Advocacy for access to care is not a one-and-done event. Advocating for equitable, sustainable, and compassionate services to support homeless women and their families is of the utmost importance in our communities. Just as important is advocating for resources for those who are on the brink of homelessness…just one paycheck away from having nothing.
So, before you pick up the phone and call Child Protective Services to initiate a report for neglect, have you already made every effort to secure the unmet social needs of your pregnant patient? If not, why not? Do you initiate Child Protective Services reports equitably and equally? And if not, why not? Do you track the race and ethnicity of your Child Protective Services reports based on the rationale for the call? Do you share that data with your care teams?
"Members of our team immediately called CPS on a Black mother for being homeless. She left AMA during labor, and we do not know where she delivered. I was so distraught. Our policy directs us to contact CPS for homeless parents. Like they have not been traumatized enough already. We must change our policies to protect these mothers, and to make every effort to keep these newborns with their mothers."

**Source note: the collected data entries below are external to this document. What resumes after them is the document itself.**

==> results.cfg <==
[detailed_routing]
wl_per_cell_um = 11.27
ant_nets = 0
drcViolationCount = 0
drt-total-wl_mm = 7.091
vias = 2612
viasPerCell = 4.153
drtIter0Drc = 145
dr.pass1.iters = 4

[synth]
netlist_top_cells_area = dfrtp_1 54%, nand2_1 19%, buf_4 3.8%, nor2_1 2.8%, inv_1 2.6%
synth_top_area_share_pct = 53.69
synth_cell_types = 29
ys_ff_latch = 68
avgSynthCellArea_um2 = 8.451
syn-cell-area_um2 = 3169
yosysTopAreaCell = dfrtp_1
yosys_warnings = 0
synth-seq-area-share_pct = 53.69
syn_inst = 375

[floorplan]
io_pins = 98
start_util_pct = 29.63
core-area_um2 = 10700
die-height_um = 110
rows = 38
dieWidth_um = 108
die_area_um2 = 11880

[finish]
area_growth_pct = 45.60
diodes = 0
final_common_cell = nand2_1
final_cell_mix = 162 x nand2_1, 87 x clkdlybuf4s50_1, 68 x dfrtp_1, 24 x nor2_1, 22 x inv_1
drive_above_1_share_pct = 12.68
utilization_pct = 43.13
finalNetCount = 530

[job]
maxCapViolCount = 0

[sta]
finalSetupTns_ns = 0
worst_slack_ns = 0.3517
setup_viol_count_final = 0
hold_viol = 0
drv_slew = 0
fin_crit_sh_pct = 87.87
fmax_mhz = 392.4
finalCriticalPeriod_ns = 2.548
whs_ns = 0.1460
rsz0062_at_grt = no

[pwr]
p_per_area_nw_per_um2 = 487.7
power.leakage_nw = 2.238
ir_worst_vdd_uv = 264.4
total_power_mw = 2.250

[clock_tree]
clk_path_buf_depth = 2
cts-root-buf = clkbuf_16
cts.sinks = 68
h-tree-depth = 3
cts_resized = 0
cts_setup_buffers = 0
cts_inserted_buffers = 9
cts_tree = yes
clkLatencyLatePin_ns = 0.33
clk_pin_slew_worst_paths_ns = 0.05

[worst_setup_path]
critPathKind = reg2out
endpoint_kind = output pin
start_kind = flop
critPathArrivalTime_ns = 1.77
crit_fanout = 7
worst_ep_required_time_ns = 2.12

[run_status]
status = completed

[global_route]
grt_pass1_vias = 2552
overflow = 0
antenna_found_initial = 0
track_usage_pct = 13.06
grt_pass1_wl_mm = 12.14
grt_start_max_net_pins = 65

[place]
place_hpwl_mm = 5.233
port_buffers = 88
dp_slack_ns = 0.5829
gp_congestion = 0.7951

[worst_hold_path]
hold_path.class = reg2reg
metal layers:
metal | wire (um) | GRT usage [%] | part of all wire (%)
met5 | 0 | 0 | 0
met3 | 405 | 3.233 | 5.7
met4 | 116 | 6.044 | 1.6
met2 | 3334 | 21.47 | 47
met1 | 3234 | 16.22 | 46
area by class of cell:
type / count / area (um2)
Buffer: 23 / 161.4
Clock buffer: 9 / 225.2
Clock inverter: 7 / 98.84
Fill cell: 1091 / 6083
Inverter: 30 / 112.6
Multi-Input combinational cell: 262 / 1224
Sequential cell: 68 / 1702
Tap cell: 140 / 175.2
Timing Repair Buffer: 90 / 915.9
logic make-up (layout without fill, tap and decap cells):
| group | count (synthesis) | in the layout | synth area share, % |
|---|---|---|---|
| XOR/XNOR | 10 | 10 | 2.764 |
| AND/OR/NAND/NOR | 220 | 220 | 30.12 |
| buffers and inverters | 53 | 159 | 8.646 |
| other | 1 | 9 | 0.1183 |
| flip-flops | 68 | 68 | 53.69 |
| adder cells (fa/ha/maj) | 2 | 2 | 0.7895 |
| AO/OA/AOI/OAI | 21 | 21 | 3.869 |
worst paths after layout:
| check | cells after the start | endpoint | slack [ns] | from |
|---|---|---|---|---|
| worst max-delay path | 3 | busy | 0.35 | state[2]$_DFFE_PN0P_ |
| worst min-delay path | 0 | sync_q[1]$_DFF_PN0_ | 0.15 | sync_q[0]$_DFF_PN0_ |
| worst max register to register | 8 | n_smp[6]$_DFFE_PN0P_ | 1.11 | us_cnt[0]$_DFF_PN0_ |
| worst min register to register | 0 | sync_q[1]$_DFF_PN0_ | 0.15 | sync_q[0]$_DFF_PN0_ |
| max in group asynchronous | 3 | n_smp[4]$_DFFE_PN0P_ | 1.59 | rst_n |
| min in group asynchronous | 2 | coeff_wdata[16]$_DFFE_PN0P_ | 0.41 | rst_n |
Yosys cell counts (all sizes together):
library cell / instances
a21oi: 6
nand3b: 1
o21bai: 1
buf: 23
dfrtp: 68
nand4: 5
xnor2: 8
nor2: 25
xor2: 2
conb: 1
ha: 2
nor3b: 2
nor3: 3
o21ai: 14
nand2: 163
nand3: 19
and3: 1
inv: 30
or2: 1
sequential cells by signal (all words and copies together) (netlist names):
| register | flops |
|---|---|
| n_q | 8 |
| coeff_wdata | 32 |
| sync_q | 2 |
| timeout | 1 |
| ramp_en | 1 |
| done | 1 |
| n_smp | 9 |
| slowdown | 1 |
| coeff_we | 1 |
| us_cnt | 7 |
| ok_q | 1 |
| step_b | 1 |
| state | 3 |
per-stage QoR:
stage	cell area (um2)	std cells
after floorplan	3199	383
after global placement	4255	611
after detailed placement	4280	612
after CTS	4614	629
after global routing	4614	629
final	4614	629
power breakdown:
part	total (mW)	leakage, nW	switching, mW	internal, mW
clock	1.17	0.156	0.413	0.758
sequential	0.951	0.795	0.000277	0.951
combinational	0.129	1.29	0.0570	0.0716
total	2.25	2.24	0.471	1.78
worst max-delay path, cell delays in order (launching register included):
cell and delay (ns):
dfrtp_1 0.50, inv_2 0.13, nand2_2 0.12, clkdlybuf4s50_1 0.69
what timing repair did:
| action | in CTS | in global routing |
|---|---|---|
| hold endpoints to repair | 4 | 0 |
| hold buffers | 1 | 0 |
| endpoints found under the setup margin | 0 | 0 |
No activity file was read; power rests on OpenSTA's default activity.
**src/rtl/lin_err_pkg.sv**
```systemverilog
package lin_err_pkg;

    localparam int NFLAG = 8;
    localparam int DW    = 8;

    typedef enum logic [2:0] {
        F_FULL  = 3'd0,
        F_NOISE = 3'd1,
        F_OVR   = 3'd2,
        F_FRM   = 3'd3,
        F_PAR   = 3'd4,
        F_DELIM = 3'd5,
        F_SYNCH = 3'd6,
        F_CKS   = 3'd7
    } flag_idx_e;

    localparam logic [1:0] K_RESP  = 2'd0;
    localparam logic [1:0] K_SYNCH = 2'd1;
    localparam logic [1:0] K_PID   = 2'd2;

    typedef enum logic {
        BUF_EMPTY = 1'b0,
        BUF_FULL  = 1'b1
    } buf_state_e;

endpackage

```
**src/rtl/pid_parity_chk.sv**
```systemverilog
module pid_parity_chk (
    input  logic [7:0] pid_i,
    output logic       bad_o
);
    logic p0_exp;
    logic p1_exp;

    always_comb begin
        p0_exp = pid_i[0] ^ pid_i[1] ^ pid_i[2] ^ pid_i[4];
        p1_exp = ~(pid_i[1] ^ pid_i[3] ^ pid_i[4] ^ pid_i[5]);
        bad_o  = (pid_i[6] != p0_exp) || (pid_i[7] != p1_exp);
    end
endmodule

```
**src/rtl/sticky_flag_bank.sv**
```systemverilog
module sticky_flag_bank #(
    parameter int N = 7
) (
    input  logic         clk,
    input  logic         rst_n,
    input  logic [N-1:0] set_i,
    input  logic [N-1:0] clr_i,
    output logic [N-1:0] flags_o
);
    for (genvar k = 0; k < N; k++) begin : g_flag
        always_ff @(posedge clk or negedge rst_n) begin
            if (!rst_n) begin
                flags_o[k] <= 1'b0;
            end else if (set_i[k]) begin
                flags_o[k] <= 1'b1;
            end else if (clr_i[k]) begin
                flags_o[k] <= 1'b0;
            end
        end

        p_sticky_r10: assert property (@(posedge clk) disable iff (!rst_n)
            (flags_o[k] && !clr_i[k]) |=> flags_o[k])
            else $error("flag %0d dropped without clear", k);

        p_w1c_r10: assert property (@(posedge clk) disable iff (!rst_n)
            (clr_i[k] && !set_i[k]) |=> !flags_o[k])
            else $error("flag %0d survived clear", k);

        p_set_wins_r10: assert property (@(posedge clk) disable iff (!rst_n)
            set_i[k] |=> flags_o[k])
            else $error("flag %0d set lost", k);
    end
endmodule

```
**src/rtl/rx_byte_buffer.sv**
```systemverilog
module rx_byte_buffer
    import lin_err_pkg::*;
#(
    parameter int W = DW
) (
    input  logic         clk,
    input  logic         rst_n,
    input  logic         wr_i,
    input  logic [W-1:0] data_i,
    input  logic         lock_i,
    input  logic         clr_full_i,
    output logic         full_o,
    output logic         ovr_o,
    output logic [W-1:0] data_o
);
    buf_state_e state_q;
    buf_state_e state_d;
    logic       load;

    // state register
    always_ff @(posedge clk or negedge rst_n) begin
        if (!rst_n) state_q <= BUF_EMPTY;
        else        state_q <= state_d;
    end

    // transitions: LOAD, OVERRUN, RELEASE
    always_comb begin
        state_d = state_q;
        unique case (state_q)
            BUF_EMPTY: if (wr_i) state_d = BUF_FULL;
            BUF_FULL: begin
                if (wr_i)            state_d = BUF_FULL;
                else if (clr_full_i) state_d = BUF_EMPTY;
            end
        endcase
    end

    // outputs
    always_comb begin
        full_o = (state_q == BUF_FULL);
        ovr_o  = wr_i && (state_q == BUF_FULL);
        load   = wr_i && ((state_q == BUF_EMPTY) || !lock_i);
    end

    always_ff @(posedge clk or negedge rst_n) begin
        if (!rst_n)    data_o <= '0;
        else if (load) data_o <= data_i;
    end

    p_lock_keep_r9: assert property (@(posedge clk) disable iff (!rst_n)
        (wr_i && full_o && lock_i) |=> $stable(data_o))
        else $error("locked buffer overwritten");

    p_load_empty_r8: assert property (@(posedge clk) disable iff (!rst_n)
        (wr_i && !full_o) |=> (full_o && data_o == $past(data_i)))
        else $error("empty buffer did not load");

    p_overwrite_r9: assert property (@(posedge clk) disable iff (!rst_n)
        (wr_i && full_o && !lock_i) |=> (data_o == $past(data_i)))
        else $error("unlocked overrun did not overwrite");
endmodule

```
**src/rtl/lin_rx_err_unit.sv**
```systemverilog
module lin_rx_err_unit
    import lin_err_pkg::*;
#(
    parameter int CNT_W = 16
) (
    input  logic             clk,
    input  logic             rst_n,
    input  logic             cksum_done_i,
    input  logic [7:0]       cksum_rx_i,
    input  logic [7:0]       cksum_calc_i,
    input  logic             cksum_calc_dis_i,
    input  logic             cksum_field_dis_i,
    input  logic             synch_err_i,
    input  logic             delim_done_i,
    input  logic [CNT_W-1:0] delim_len_i,
    input  logic [CNT_W-1:0] bit_time_i,
    input  logic             pid_valid_i,
    input  logic [7:0]       pid_i,
    input  logic             byte_valid_i,
    input  logic [7:0]       byte_i,
    input  logic [1:0]       byte_kind_i,
    input  logic             stop_ok_i,
    input  logic             noise_i,
    input  logic             slave_mode_i,
    input  logic             buf_lock_i,
    input  logic             hdr_irq_en_i,
    input  logic [7:0]       clr_i,
    output logic [7:0]       flags_o,
    output logic [7:0]       rx_data_o,
    output logic             hdr_irq_o
);
    localparam int NB = NFLAG - 1;

    logic          pid_bad;
    logic          full;
    logic          ovr_evt;
    logic          resp_wr;
    logic          frm_evt;
    logic [NFLAG-1:0] set_vec;
    logic [NB-1:0] bank_q;

    pid_parity_chk u_par (
        .pid_i (pid_i),
        .bad_o (pid_bad)
    );

    always_comb begin
        resp_wr = byte_valid_i && (byte_kind_i == K_RESP);
        frm_evt = byte_valid_i && !stop_ok_i &&
                  ((byte_kind_i == K_RESP) ||
                   (slave_mode_i && ((byte_kind_i == K_SYNCH) || (byte_kind_i == K_PID))));
        set_vec          = '0;
        set_vec[F_CKS]   = cksum_done_i && (cksum_rx_i != cksum_calc_i) &&
                           !cksum_calc_dis_i && !cksum_field_dis_i;
        set_vec[F_SYNCH] = synch_err_i;
        set_vec[F_DELIM] = delim_done_i && (delim_len_i < bit_time_i);
        set_vec[F_PAR]   = pid_valid_i && pid_bad;
        set_vec[F_FRM]   = frm_evt;
        set_vec[F_OVR]   = ovr_evt;
        set_vec[F_NOISE] = byte_valid_i && noise_i;
    end

    rx_byte_buffer #(.W(DW)) u_buf (
        .clk        (clk),
        .rst_n      (rst_n),
        .wr_i       (resp_wr),
        .data_i     (byte_i),
        .lock_i     (buf_lock_i),
        .clr_full_i (clr_i[F_FULL]),
        .full_o     (full),
        .ovr_o      (ovr_evt),
        .data_o     (rx_data_o)
    );

    sticky_flag_bank #(.N(NB)) u_bank (
        .clk     (clk),
        .rst_n   (rst_n),
        .set_i   (set_vec[NFLAG-1:1]),
        .clr_i   (clr_i[NFLAG-1:1]),
        .flags_o (bank_q)
    );

    always_comb begin
        flags_o   = {bank_q, full};
        hdr_irq_o = hdr_irq_en_i &&
                    (flags_o[F_SYNCH] || flags_o[F_DELIM] || flags_o[F_PAR]);
    end

    p_cks_quiet_r2: assert property (@(posedge clk) disable iff (!rst_n)
        ((cksum_calc_dis_i || cksum_field_dis_i) && !flags_o[F_CKS]) |=> !flags_o[F_CKS])
        else $error("checksum flag set while disabled");

    p_irq_hold_r11: assert property (@(posedge clk) disable iff (!rst_n)
        (hdr_irq_o && clr_i[6:4] == 3'b000) |=> (hdr_irq_o || !hdr_irq_en_i))
        else $error("header irq dropped while flags held");

    p_ovr_full_r9: assert property (@(posedge clk) disable iff (!rst_n)
        $rose(flags_o[F_OVR]) |-> $past(full))
        else $error("overrun without full buffer");
endmodule

```
### src/rtl/fp_stack_file.sv
module fp_stack_file #(
  parameter int DW    = 64,
  parameter int DEPTH = 8
) (
  input  logic                       clk,
  input  logic                       rst_n,
  input  logic                       op_valid,
  input  logic [2:0]                 op_code,
  input  logic [$clog2(DEPTH)-1:0]   st_idx,
  input  logic [DW-1:0]              wr_data,
  input  logic                       exam_ok,
  input  logic                       copy_st0,
  output logic                       rd_valid,
  output logic [DW-1:0]              rd_data,
  output logic                       fault,
  output logic                       fault_kind,
  output logic [DEPTH-1:0]           tag_word,
  output logic [$clog2(DEPTH)-1:0]   top_ptr
);
  localparam int PW = $clog2(DEPTH);
  localparam logic [PW-1:0] ONE = PW'(1);
  localparam logic [2:0] OP_PUSH = 3'd0, OP_POP = 3'd1, OP_READ = 3'd2,
                         OP_WRITE = 3'd3, OP_MOD = 3'd4, OP_TOP = 3'd5;

  logic [DW-1:0]    ent_q [DEPTH];
  logic [DEPTH-1:0] tag_q;
  logic [PW-1:0]    top_q;

  wire is_push = op_valid && op_code == OP_PUSH;
  wire is_pop  = op_valid && op_code == OP_POP;
  wire is_rd   = op_valid && op_code == OP_READ;
  wire is_wr   = op_valid && op_code == OP_WRITE;
  wire is_mod  = op_valid && op_code == OP_MOD;
  wire is_top  = op_valid && op_code == OP_TOP;

  wire [PW-1:0] down_slot = top_q - ONE;
  wire [PW-1:0] up_slot   = top_q + ONE;
  wire [PW-1:0] rel_slot  = top_q + st_idx;
  wire [PW-1:0] sel       = is_push ? down_slot : (is_pop ? top_q : rel_slot);
  wire          sel_full  = tag_q[sel];
  wire          st0_full  = tag_q[top_q];

  wire f_empty = ((is_pop || is_mod) && !sel_full)
              || (is_rd && !exam_ok && !sel_full)
              || (is_wr && copy_st0 && !st0_full);
  wire f_full  = (is_push && sel_full) || (is_wr && !copy_st0 && sel_full);
  wire f_any   = f_empty || f_full;

  wire          do_store = !f_any && (is_push || is_wr || is_mod);
  wire          do_clear = !f_any && is_pop;
  wire [DW-1:0] store_val = (is_wr && copy_st0) ? ent_q[top_q] : wr_data;

  for (genvar k = 0; k < DEPTH; k++) begin : g_ent
    always_ff @(posedge clk) begin
      if (!rst_n) begin
        ent_q[k] <= '0;
        tag_q[k] <= 1'b0;
      end else if (do_store && sel == PW'(k)) begin
        ent_q[k] <= store_val;
        tag_q[k] <= 1'b1;
      end else if (do_clear && sel == PW'(k)) begin
        tag_q[k] <= 1'b0;
      end
    end
  end

  always_ff @(posedge clk) begin
    if (!rst_n) begin
      top_q      <= '0;
      rd_valid   <= 1'b0;
      rd_data    <= '0;
      fault      <= 1'b0;
      fault_kind <= 1'b0;
    end else begin
      fault      <= f_any;
      fault_kind <= f_full && !f_empty;
      rd_valid   <= !f_any && (is_rd || is_pop || is_mod);
      if (!f_any && (is_rd || is_pop || is_mod))
        rd_data <= ent_q[sel];
      if (!f_any) begin
        if (is_push)     top_q <= down_slot;
        else if (is_pop) top_q <= up_slot;
        else if (is_top) top_q <= wr_data[PW-1:0];
      end
    end
  end

  assign tag_word = tag_q;
  assign top_ptr  = top_q;


  push_top_chk: assert property (@(posedge clk) disable iff (!rst_n)
    (op_valid && op_code == OP_PUSH && !tag_q[top_q - ONE])
      |=> (top_ptr == $past(top_q) - ONE) && tag_word[top_ptr]);


  pop_tag_chk: assert property (@(posedge clk) disable iff (!rst_n)
    (op_valid && op_code == OP_POP && tag_q[top_q])
      |=> !tag_word[$past(top_q)] && rd_valid);


  exam_nofault_chk: assert property (@(posedge clk) disable iff (!rst_n)
    (op_valid && op_code == OP_READ && exam_ok) |=> !fault && rd_valid);


  copy_nofull_chk: assert property (@(posedge clk) disable iff (!rst_n)
    (op_valid && op_code == OP_WRITE && copy_st0 && tag_q[top_q]) |=> !fault);


  fault_frozen_chk: assert property (@(posedge clk) disable iff (!rst_n)
    fault |-> $stable(tag_word) && $stable(top_ptr) && !rd_valid);


  fault_pulse_chk: assert property (@(posedge clk) disable iff (!rst_n)
    (fault && !$past(op_valid)) |-> 1'b0);
endmodule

So, I return to this statement. What could have been done differently? How could we have kept this pregnant woman in the hospital and connected her with the services she needs to take care of her newborn? How could we better engage? How can we reframe our biases and eliminate racism within our healthcare settings to provide respectful and dignified care to all patients?
Being Unhoused is Not Neglect…until you say it is.